(依蘇軾體格律)
浪捲鱗光轉
紅衣小僧臨波坐
倚鯉鬚為繫
靜看天心
一念破塵寰外
身與白雲俱起
鱗翻影動蒼茫處
浪裡金光碎
躍身直上雲門外
似聽空山語
萬里無塵
願力自牽歸去
心比水雲輕舉
水面在晨光中微微顫動,像一張被風吹起的薄紗。波光在天與水之間流轉,彷彿世界尚未決定自己要成為雲,還是成為海。就在這片朦朧的邊界上,一條巨大的錦鯉破水而出,帶著濕潤的光芒與沉默的力量。
牠的鱗片在光下閃爍,如同被時間一片片雕琢過的金屬葉片;每一次擺尾,都牽動著水的脈搏,讓整個湖面像是被牠喚醒。那張大大的魚口張開時,彷彿要吞下的不只是空氣,而是整個世界的重量。
而在牠寬闊的背上,一位紅衣小僧側身而坐。
他沒有緊抓,也沒有慌張,只是安靜地坐著,像一朵落在巨浪上的花。紅衣在風中輕輕飄動,與鯉魚鬚製成的韁繩一起,構成一種奇異的和諧——柔與剛、輕與重、凡與超越。

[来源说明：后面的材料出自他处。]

**src/nbtc_pkg.sv**
```systemverilog
// shared constants, types and tables for the naive bayes train/classify block
package nbtc_pkg;

  localparam int unsigned CNT_W   = 11;
  localparam int unsigned SUM_W   = 17;
  localparam int unsigned SQ_W    = 24;
  localparam int unsigned AGE_W   = 7;
  localparam int unsigned PROB_W  = 16;
  localparam int unsigned LG_W    = 22;
  localparam int unsigned SCORE_W = 40;
  localparam int unsigned DEN_W   = 47;

  localparam int unsigned MAX_SAMPLES = 1024;
  localparam logic [CNT_W:0] SAMPLE_CAP = (MAX_SAMPLES < 2047) ?
                                          (CNT_W+1)'(MAX_SAMPLES) : (CNT_W+1)'(2047);

  localparam logic [PROB_W-1:0] THRESH_RESET = 16'd32768;
  localparam logic [16:0]       LOG2E_Q16    = 17'd94548;
  localparam logic [63:0]       ZL_MAX       = 64'd1 << 36;
  localparam logic [38:0]       DIFF_LIMIT   = 39'd40 << 16;

  localparam logic [1:0] MODE_TRAIN    = 2'd0;
  localparam logic [1:0] MODE_CLASSIFY = 2'd1;
  localparam logic [1:0] MODE_CLEAR    = 2'd2;

  localparam logic [2:0] LOG_SC  = 3'd0;
  localparam logic [2:0] LOG_PC  = 3'd1;
  localparam logic [2:0] LOG_NM1 = 3'd2;
  localparam logic [2:0] LOG_N   = 3'd3;
  localparam logic [2:0] LOG_DD  = 3'd4;

  typedef enum logic [4:0] {
    OP_NONE, OP_TRAIN, OP_CLEAR, OP_LATCH, OP_CHK,
    OP_MUL_A, OP_MUL_B, OP_MUL_C, OP_MUL_D, OP_MUL_E,
    OP_DIV, OP_ZL, OP_LOG_LOAD, OP_LOG_NORM, OP_LOG_SQ, OP_LOG_ACC,
    OP_SCORE, OP_DIFF, OP_POW, OP_POW_SH, OP_FIN
  } dp_op_e;

  typedef struct packed {
    dp_op_e     op;
    logic       cls;
    logic [2:0] log_sel;
    logic [3:0] pow_idx;
  } cmd_t;

  typedef struct packed {
    logic model_bad;
    logic cls_ok;
    logic norm_done;
  } sts_t;

  typedef logic [15:0][31:0] root_tbl_t;

  // repeated square roots of one half in q32, entry i is used for exponent bit i
  function automatic root_tbl_t build_roots();
    root_tbl_t   tbl;
    logic [63:0] c;
    logic [63:0] x;
    logic [63:0] res;
    logic [63:0] bv;
    int          i;
    int          b;
    c = 64'd1 << 31;
    for (i = 15; i >= 0; i--) begin
      x   = c << 32;
      res = '0;
      for (b = 31; b >= 0; b--) begin
        bv = 64'd1 << (2 * b);
        if (x >= res + bv) begin
          x   = x - (res + bv);
          res = (res >> 1) + bv;
        end else begin
          res = res >> 1;
        end
      end
      c      = res;
      tbl[i] = c[31:0];
    end
    return tbl;
  endfunction

  localparam root_tbl_t ROOTS = build_roots();

endpackage

```
**src/nbtc_ctrl.sv**
```systemverilog
// sequencing state machine for training, clearing and classification
module nbtc_ctrl (
  input  logic              clk_i,
  input  logic              rst_ni,
  input  logic              start,
  input  logic [1:0]        mode_i,
  input  nbtc_pkg::sts_t    sts_i,
  output logic              busy,
  output logic              done_o,
  output nbtc_pkg::cmd_t    cmd_o
);
  import nbtc_pkg::*;

  typedef enum logic [19:0] {
    S_IDLE     = 20'd1 << 0,
    S_CHK      = 20'd1 << 1,
    S_MUL_A    = 20'd1 << 2,
    S_MUL_B    = 20'd1 << 3,
    S_MUL_C    = 20'd1 << 4,
    S_MUL_D    = 20'd1 << 5,
    S_MUL_E    = 20'd1 << 6,
    S_DIV      = 20'd1 << 7,
    S_ZL       = 20'd1 << 8,
    S_LOG_LOAD = 20'd1 << 9,
    S_LOG_NORM = 20'd1 << 10,
    S_LOG_SQ   = 20'd1 << 11,
    S_LOG_ACC  = 20'd1 << 12,
    S_SCORE    = 20'd1 << 13,
    S_DIFF     = 20'd1 << 14,
    S_POW      = 20'd1 << 15,
    S_POW_SH   = 20'd1 << 16,
    S_DIV2     = 20'd1 << 17,
    S_FIN      = 20'd1 << 18,
    S_OUT      = 20'd1 << 19
  } state_e;

  state_e     state_q, state_d;
  logic       cls_q, cls_d;
  logic [2:0] sel_q, sel_d;
  logic [5:0] cnt_q, cnt_d;
  logic       accept;

  assign busy   = (state_q != S_IDLE);
  assign done_o = (state_q == S_OUT);
  assign accept = start && !busy;

  always_comb begin
    state_d        = state_q;
    cls_d          = cls_q;
    sel_d          = sel_q;
    cnt_d          = cnt_q;
    cmd_o.op       = OP_NONE;
    cmd_o.cls      = cls_q;
    cmd_o.log_sel  = sel_q;
    cmd_o.pow_idx  = ~cnt_q[3:0];
    unique case (state_q)
      S_IDLE: begin
        if (accept) begin
          unique case (mode_i)
            MODE_TRAIN: cmd_o.op = OP_TRAIN;
            MODE_CLEAR: cmd_o.op = OP_CLEAR;
            MODE_CLASSIFY: begin
              cmd_o.op = OP_LATCH;
              cls_d    = 1'b0;
              state_d  = sts_i.model_bad ? S_FIN : S_CHK;
            end
            default: ;
          endcase
        end
      end
      S_CHK: begin
        cmd_o.op = OP_CHK;
        if (sts_i.cls_ok) begin
          state_d = S_MUL_A;
        end else if (cls_q) begin
          state_d = S_DIFF;
        end else begin
          cls_d = 1'b1;
        end
      end
      S_MUL_A: begin
        cmd_o.op = OP_MUL_A;
        state_d  = S_MUL_B;
      end
      S_MUL_B: begin
        cmd_o.op = OP_MUL_B;
        state_d  = S_MUL_C;
      end
      S_MUL_C: begin
        cmd_o.op = OP_MUL_C;
        state_d  = S_MUL_D;
      end
      S_MUL_D: begin
        cmd_o.op = OP_MUL_D;
        state_d  = S_MUL_E;
      end
      S_MUL_E: begin
        cmd_o.op = OP_MUL_E;
        cnt_d    = '0;
        state_d  = S_DIV;
      end
      S_DIV: begin
        cmd_o.op = OP_DIV;
        cnt_d    = cnt_q + 6'd1;
        if (cnt_q == 6'd63) state_d = S_ZL;
      end
      S_ZL: begin
        cmd_o.op = OP_ZL;
        sel_d    = LOG_SC;
        state_d  = S_LOG_LOAD;
      end
      S_LOG_LOAD: begin
        cmd_o.op = OP_LOG_LOAD;
        state_d  = S_LOG_NORM;
      end
      S_LOG_NORM: begin
        cmd_o.op = OP_LOG_NORM;
        if (sts_i.norm_done) begin
          cnt_d   = '0;
          state_d = S_LOG_SQ;
        end
      end
      S_LOG_SQ: begin
        cmd_o.op = OP_LOG_SQ;
        cnt_d    = cnt_q + 6'd1;
        if (cnt_q == 6'd15) state_d = S_LOG_ACC;
      end
      S_LOG_ACC: begin
        cmd_o.op = OP_LOG_ACC;
        if (sel_q == LOG_DD) begin
          state_d = S_SCORE;
        end else begin
          sel_d   = sel_q + 3'd1;
          state_d = S_LOG_LOAD;
        end
      end
      S_SCORE: begin
        cmd_o.op = OP_SCORE;
        if (cls_q) begin
          state_d = S_DIFF;
        end else begin
          cls_d   = 1'b1;
          state_d = S_CHK;
        end
      end
      S_DIFF: begin
        cmd_o.op = OP_DIFF;
        cnt_d    = '0;
        state_d  = S_POW;
      end
      S_POW: begin
        cmd_o.op = OP_POW;
        cnt_d    = cnt_q + 6'd1;
        if (cnt_q == 6'd15) state_d = S_POW_SH;
      end
      S_POW_SH: begin
        cmd_o.op = OP_POW_SH;
        cnt_d    = '0;
        state_d  = S_DIV2;
      end
      S_DIV2: begin
        cmd_o.op = OP_DIV;
        cnt_d    = cnt_q + 6'd1;
        if (cnt_q == 6'd63) state_d = S_FIN;
      end
      S_FIN: begin
        cmd_o.op = OP_FIN;
        state_d  = S_OUT;
      end
      S_OUT: state_d = S_IDLE;
      default: state_d = S_IDLE;
    endcase
  end

  always_ff @(posedge clk_i or negedge rst_ni) begin
    if (!rst_ni) begin
      state_q <= S_IDLE;
      cls_q   <= 1'b0;
      sel_q   <= LOG_SC;
      cnt_q   <= '0;
    end else begin
      state_q <= state_d;
      cls_q   <= cls_d;
      sel_q   <= sel_d;
      cnt_q   <= cnt_d;
    end
  end

endmodule

```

他的目光並未望向前方,而是落在遠處的雲層之間,像是在聆聽什麼只有他能聽見的聲音。那是一種沉思,也是一種安然,彷彿他早已知道這趟旅程的方向,不需操控,也不需懷疑。
錦鯉的身軀在水中彎曲,帶著向上躍起的力量。水花在牠周圍炸裂成銀白的碎片,像是天空提前落下的星辰。雲霧在牠的尾後被攪動,形成一條若有若無的白色軌跡,像是升天之路的第一筆。
在鯉魚的下方,水影中隱約浮現另一條較小的尾鰭,像是深水中的回聲,提醒著這一切並非孤行,而是來自更深的流動、更古老的力量。

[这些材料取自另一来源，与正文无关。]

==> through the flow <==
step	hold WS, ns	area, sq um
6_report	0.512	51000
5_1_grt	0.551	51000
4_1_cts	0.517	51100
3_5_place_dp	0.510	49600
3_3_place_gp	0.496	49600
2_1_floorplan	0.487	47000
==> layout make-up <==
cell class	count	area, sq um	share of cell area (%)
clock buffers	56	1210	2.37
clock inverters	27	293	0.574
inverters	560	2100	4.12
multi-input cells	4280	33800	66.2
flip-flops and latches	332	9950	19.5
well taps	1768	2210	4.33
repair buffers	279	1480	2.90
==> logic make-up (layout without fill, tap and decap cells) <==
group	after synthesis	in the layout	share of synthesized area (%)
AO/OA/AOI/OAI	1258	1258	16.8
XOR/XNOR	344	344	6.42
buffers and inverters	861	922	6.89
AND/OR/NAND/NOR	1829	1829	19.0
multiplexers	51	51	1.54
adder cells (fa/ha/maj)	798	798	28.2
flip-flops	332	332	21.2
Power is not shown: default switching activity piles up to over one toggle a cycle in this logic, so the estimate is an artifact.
--- src/rtl/core/ipv4_header_check.sv ---
`timescale 1ns / 1ps
// IPv4 header checker: byte-wise capture, checksum and one verdict per buffer.
//
//  channel   | direction | handshake        | content
//  ----------+-----------+------------------+--------------------------------------
//  in_chan   | in        | valid/ready      | data_byte, last
//  out_chan  | out       | valid/ready      | ok, addresses, protocol, payload len
//  cfg_*     | in        | write enable     | max_total_length (16 bits)
//
// One byte per cycle; a verdict is presented in the cycle after the byte flagged last is accepted.
// The output register frees in the cycle it is taken, so bytes keep flowing
// unless a verdict sits untaken, which stalls the input.
// Synchronous active-low reset clears packet state and sets the maximum to 1500.
module ipv4_header_check (
  input  logic         clk,
  input  logic         rst_n,
  ihc_in_if.sink       in_chan,
  ihc_out_if.source    out_chan,
  input  logic         cfg_we,
  input  logic [15:0]  cfg_wdata
);

  logic [15:0] max_len_r;
  logic [15:0] byte_count_r, byte_count_nxt;
  logic [15:0] sum_acc_r, sum_acc_nxt;
  logic [7:0]  high_byte_r, high_byte_nxt;
  logic [7:0]  version_ihl_r, version_ihl_nxt;
  logic [15:0] total_len_r, total_len_nxt;
  logic [15:0] flags_frag_r, flags_frag_nxt;
  logic [7:0]  ttl_r, ttl_nxt;
  logic [7:0]  proto_r, proto_nxt;
  logic [31:0] src_r, src_nxt;
  logic [31:0] dst_r, dst_nxt;

  logic                 out_valid_r;
  ihc_pkg::verdict_t    verdict_r, verdict_nxt;

  logic                          accept;
  logic                          in_hdr;
  logic [ihc_pkg::PosW-1:0]      pos;
  logic [7:0]                    b;
  logic [16:0]                   word_sum;
  logic                          ok_nxt;

  assign in_chan.ready = !out_valid_r || out_chan.ready;
  assign accept        = in_chan.valid && in_chan.ready;
  assign b             = in_chan.data_byte;
  assign pos           = byte_count_r[ihc_pkg::PosW-1:0];
  assign in_hdr        = byte_count_r < ihc_pkg::HDR_BYTES;

  always_comb begin
    high_byte_nxt   = high_byte_r;
    sum_acc_nxt     = sum_acc_r;
    version_ihl_nxt = version_ihl_r;
    total_len_nxt   = total_len_r;
    flags_frag_nxt  = flags_frag_r;
    ttl_nxt         = ttl_r;
    proto_nxt       = proto_r;
    src_nxt         = src_r;
    dst_nxt         = dst_r;
    word_sum        = {1'b0, sum_acc_r} + {1'b0, high_byte_r, b};

    if (in_hdr) begin
      if (!pos[0]) begin
        high_byte_nxt = b;
      end else begin
        // end-around carry
        sum_acc_nxt = word_sum[15:0] + {15'd0, word_sum[16]};
      end
      case (pos) inside
        ihc_pkg::POS_VER_IHL: version_ihl_nxt = b;
        ihc_pkg::POS_LEN_HI:  total_len_nxt   = {b, total_len_r[7:0]};
        ihc_pkg::POS_LEN_LO:  total_len_nxt   = {total_len_r[15:8], b};
        ihc_pkg::POS_FRAG_HI: flags_frag_nxt  = {b, flags_frag_r[7:0]};
        ihc_pkg::POS_FRAG_LO: flags_frag_nxt  = {flags_frag_r[15:8], b};
        ihc_pkg::POS_TTL:     ttl_nxt         = b;
        ihc_pkg::POS_PROTO:   proto_nxt       = b;
        [ihc_pkg::POS_SRC_FIRST:ihc_pkg::POS_SRC_LAST]: src_nxt = {src_r[23:0], b};
        [ihc_pkg::POS_DST_FIRST:ihc_pkg::POS_DST_LAST]: dst_nxt = {dst_r[23:0], b};
        default: ;
      endcase
    end

    byte_count_nxt = (byte_count_r == ihc_pkg::COUNT_MAX) ? byte_count_r
                                                          : byte_count_r + 16'd1;

    ok_nxt = (byte_count_nxt >= ihc_pkg::HDR_BYTES)
          && (version_ihl_nxt[7:4] == ihc_pkg::IP_VERSION)
          && (version_ihl_nxt[3:0] == ihc_pkg::IP_IHL)
          && (total_len_nxt >= ihc_pkg::HDR_BYTES)
          && (total_len_nxt <= byte_count_nxt)
          && (total_len_nxt <= max_len_r)
          && (ttl_nxt != 8'd0)
          && ((flags_frag_nxt & ihc_pkg::FRAG_MASK) == 16'd0)
          && (sum_acc_nxt == ihc_pkg::SUM_GOOD);

    verdict_nxt = '0;
    if (ok_nxt) begin
      verdict_nxt.ok             = 1'b1;
      verdict_nxt.source_addr    = src_nxt;
      verdict_nxt.dest_addr      = dst_nxt;
      verdict_nxt.protocol       = proto_nxt;
      verdict_nxt.payload_length = total_len_nxt - ihc_pkg::HDR_BYTES;
    end
  end

  always_ff @(posedge clk) begin
    if (!rst_n) begin
      max_len_r <= ihc_pkg::MAX_LEN_RESET;
    end else if (cfg_we) begin
      max_len_r <= cfg_wdata;
    end
  end

  always_ff @(posedge clk) begin
    if (!rst_n || (accept && in_chan.last)) begin
      byte_count_r  <= '0;
      sum_acc_r     <= '0;
      high_byte_r   <= '0;
      version_ihl_r <= '0;
      total_len_r   <= '0;
      flags_frag_r  <= '0;
      ttl_r         <= '0;
      proto_r       <= '0;
      src_r         <= '0;
      dst_r         <= '0;
    end else if (accept) begin
      byte_count_r  <= byte_count_nxt;
      sum_acc_r     <= sum_acc_nxt;
      high_byte_r   <= high_byte_nxt;
      version_ihl_r <= version_ihl_nxt;
      total_len_r   <= total_len_nxt;
      flags_frag_r  <= flags_frag_nxt;
      ttl_r         <= ttl_nxt;
      proto_r       <= proto_nxt;
      src_r         <= src_nxt;
      dst_r         <= dst_nxt;
    end
  end

  always_ff @(posedge clk) begin
    if (!rst_n) begin
      out_valid_r <= 1'b0;
    end else if (accept && in_chan.last) begin
      out_valid_r <= 1'b1;
    end else if (out_chan.ready) begin
      out_valid_r <= 1'b0;
    end
  end

  always_ff @(posedge clk) begin
    if (accept && in_chan.last) begin
      verdict_r <= verdict_nxt;
    end
  end

  assign out_chan.valid          = out_valid_r;
  assign out_chan.ok             = verdict_r.ok;
  assign out_chan.source_addr    = verdict_r.source_addr;
  assign out_chan.dest_addr      = verdict_r.dest_addr;
  assign out_chan.protocol       = verdict_r.protocol;
  assign out_chan.payload_length = verdict_r.payload_length;

endmodule
--- src/sv/sflg_mul.sv ---
`timescale 1ns / 1ps
// Shared signed multiplier with operand selection and a registered product.
// Depends on sflg_pkg.
module sflg_mul import sflg_pkg::*; #(
  parameter int SAMPLE_BITS  = SAMPLE_BITS_DEF,
  parameter int SINE_ENTRIES = SINE_ENTRIES_DEF,
  localparam int MA_W        = SAMPLE_BITS + 18,
  localparam int PW          = MA_W + MB_W
) (
  input  logic                          clk,
  input  mul_op_t                       op,
  input  logic [PHASE_W-1:0]            phase,
  input  logic [DELAY_W-1:0]            swing,
  input  logic [LFO_W-1:0]              h,
  input  logic signed [SAMPLE_BITS:0]   xsum,
  input  logic signed [SAMPLE_BITS-1:0] x,
  input  logic signed [SAMPLE_BITS-1:0] yd,
  input  logic signed [MA_W-1:0]        ws,
  input  logic [GAIN_W-1:0]             wet,
  input  logic [GAIN_W-1:0]             dry,
  output logic signed [PW-1:0]          prod
);

  logic signed [MA_W-1:0] a;
  logic signed [MB_W-1:0] b;

  // Pick the operand pair
  always_comb begin
    unique case (op)
      MUL_PHASE: begin
        a = MA_W'(phase);
        b = MB_W'(SINE_ENTRIES);
      end
      MUL_SWING: begin
        a = MA_W'(swing);
        b = MB_W'(h);
      end
      MUL_XSUM: begin
        a = MA_W'(xsum);
        b = THIRD_Q16;
      end
      MUL_FB: begin
        a = MA_W'(yd);
        b = TENTH_Q16;
      end
      MUL_DRY: begin
        a = MA_W'(x);
        b = MB_W'(dry);
      end
      MUL_WET: begin
        a = ws;
        b = MB_W'(wet);
      end
      default: begin
        a = '0;
        b = '0;
      end
    endcase
  end

  // Register the product
  always_ff @(posedge clk) begin
    prod <= a * b;
  end

endmodule

--- config.mk ---
export PLATFORM = sky130hd
export DESIGN_NAME = sflg_mul
export DESIGN_NICKNAME = d
export VERILOG_FILES = /design/src/sv/sflg_pkg.sv /design/src/sv/sflg_mul.sv
export SDC_FILE = /design/constraint.sdc
export NUM_CORES = 1
export LEC_CHECK = 0
export BUFFER_PORTS_ARGS = -buffer_cell sky130_fd_sc_hd__buf_2
export CORE_MARGIN = 5
export CORE_UTILIZATION = 36
export CTS_BUF_LIST = sky130_fd_sc_hd__clkbuf_2
export DETAILED_ROUTE_END_ITERATION = 16
export HOLD_SLACK_MARGIN = 0.08
export RECOVER_POWER = 25
export SLEW_MARGIN = 20
export SYNTH_ARGS = -nofsm -noshare
export SYNTH_HDL_FRONTEND = slang
export SYNTH_SLANG_ARGS = --single-unit
--- constraint.sdc ---
create_clock -name clk -period 10.7 [get_ports clk]
set_input_delay 0.535 -clock clk [delete_from_list [all_inputs] [get_ports clk]]
set_output_delay 0.535 -clock clk [all_outputs]
set_load 0.005 [all_outputs]
[config.mk]
export PLATFORM = sky130hd
export DESIGN_NAME = rbis_divsqrt
export DESIGN_NICKNAME = d
export VERILOG_FILES = /design/src/design/rbis_pkg.sv /design/src/design/rbis_divsqrt.sv
export SDC_FILE = /design/constraint.sdc
export NUM_CORES = 1
export LEC_CHECK = 0
export BUFFER_PORTS_ARGS = -buffer_cell sky130_fd_sc_hd__buf_2
export CAP_MARGIN = 10
export CORE_MARGIN = 2
export CORE_UTILIZATION = 30
export CTS_BUF_LIST = sky130_fd_sc_hd__clkbuf_4 sky130_fd_sc_hd__clkbuf_8 sky130_fd_sc_hd__clkbuf_16
export DETAILED_ROUTE_END_ITERATION = 12
export PLACE_DENSITY = 0.43
export SETUP_SLACK_MARGIN = 0.3
export SLEW_MARGIN = 25
export SYNTH_ARGS = -nofsm -noshare
export SYNTH_HDL_FRONTEND = slang
export SYNTH_SLANG_ARGS = --single-unit
[constraint.sdc]
create_clock -name clk -period 13.2 [get_ports clk]
set_input_delay 0.66 -clock clk [delete_from_list [all_inputs] [get_ports clk]]
set_output_delay 0.66 -clock clk [all_outputs]
set_load 0.005 [all_outputs]
[config.mk]
export PLATFORM = sky130hd
export DESIGN_NAME = hiqp_ram
export DESIGN_NICKNAME = d
export VERILOG_FILES = /design/src/rtl/hiqp_ram.sv
export SDC_FILE = /design/constraint.sdc
export NUM_CORES = 1
export LEC_CHECK = 0
export ABC_AREA = 1
export BUFFER_PORTS_ARGS = -buffer_cell sky130_fd_sc_hd__buf_2
export CAP_MARGIN = 20
export CORE_MARGIN = 2
export CORE_UTILIZATION = 38
export DETAILED_ROUTE_END_ITERATION = 7
export HOLD_SLACK_MARGIN = 0.12
export SLEW_MARGIN = 5
export SYNTH_ARGS = -nofsm -noshare
export SYNTH_HDL_FRONTEND = slang
export SYNTH_SLANG_ARGS = --single-unit
[constraint.sdc]
create_clock -name clk -period 2.9 [get_ports clk]
set_clock_uncertainty 0.05 [all_clocks]
set_input_delay 0.435 -clock clk [delete_from_list [all_inputs] [get_ports clk]]
set_output_delay 0.435 -clock clk [all_outputs]
set_load 0.01 [all_outputs]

天地在這一刻變得遼闊而寧靜。紅衣小僧與錦鯉並非征服者,也非逃離者,而是乘著某種無形的願力,緩緩離開凡俗的重量。升天不是飛翔,而是一種被世界溫柔托起的感覺。
他們穿過水氣、穿過光、穿過尚未成形的雲。世界在他們身後逐漸遠去,而前方的天空像是一扇緩緩打開的門。
那是一個超脫的瞬間——
既真實,又像夢;
既寫實,又帶著神話的呼吸。
而紅衣小僧依舊安靜地坐著,像是知道:
這不是終點,
只是心更輕時,世界自然會把你帶往更高處。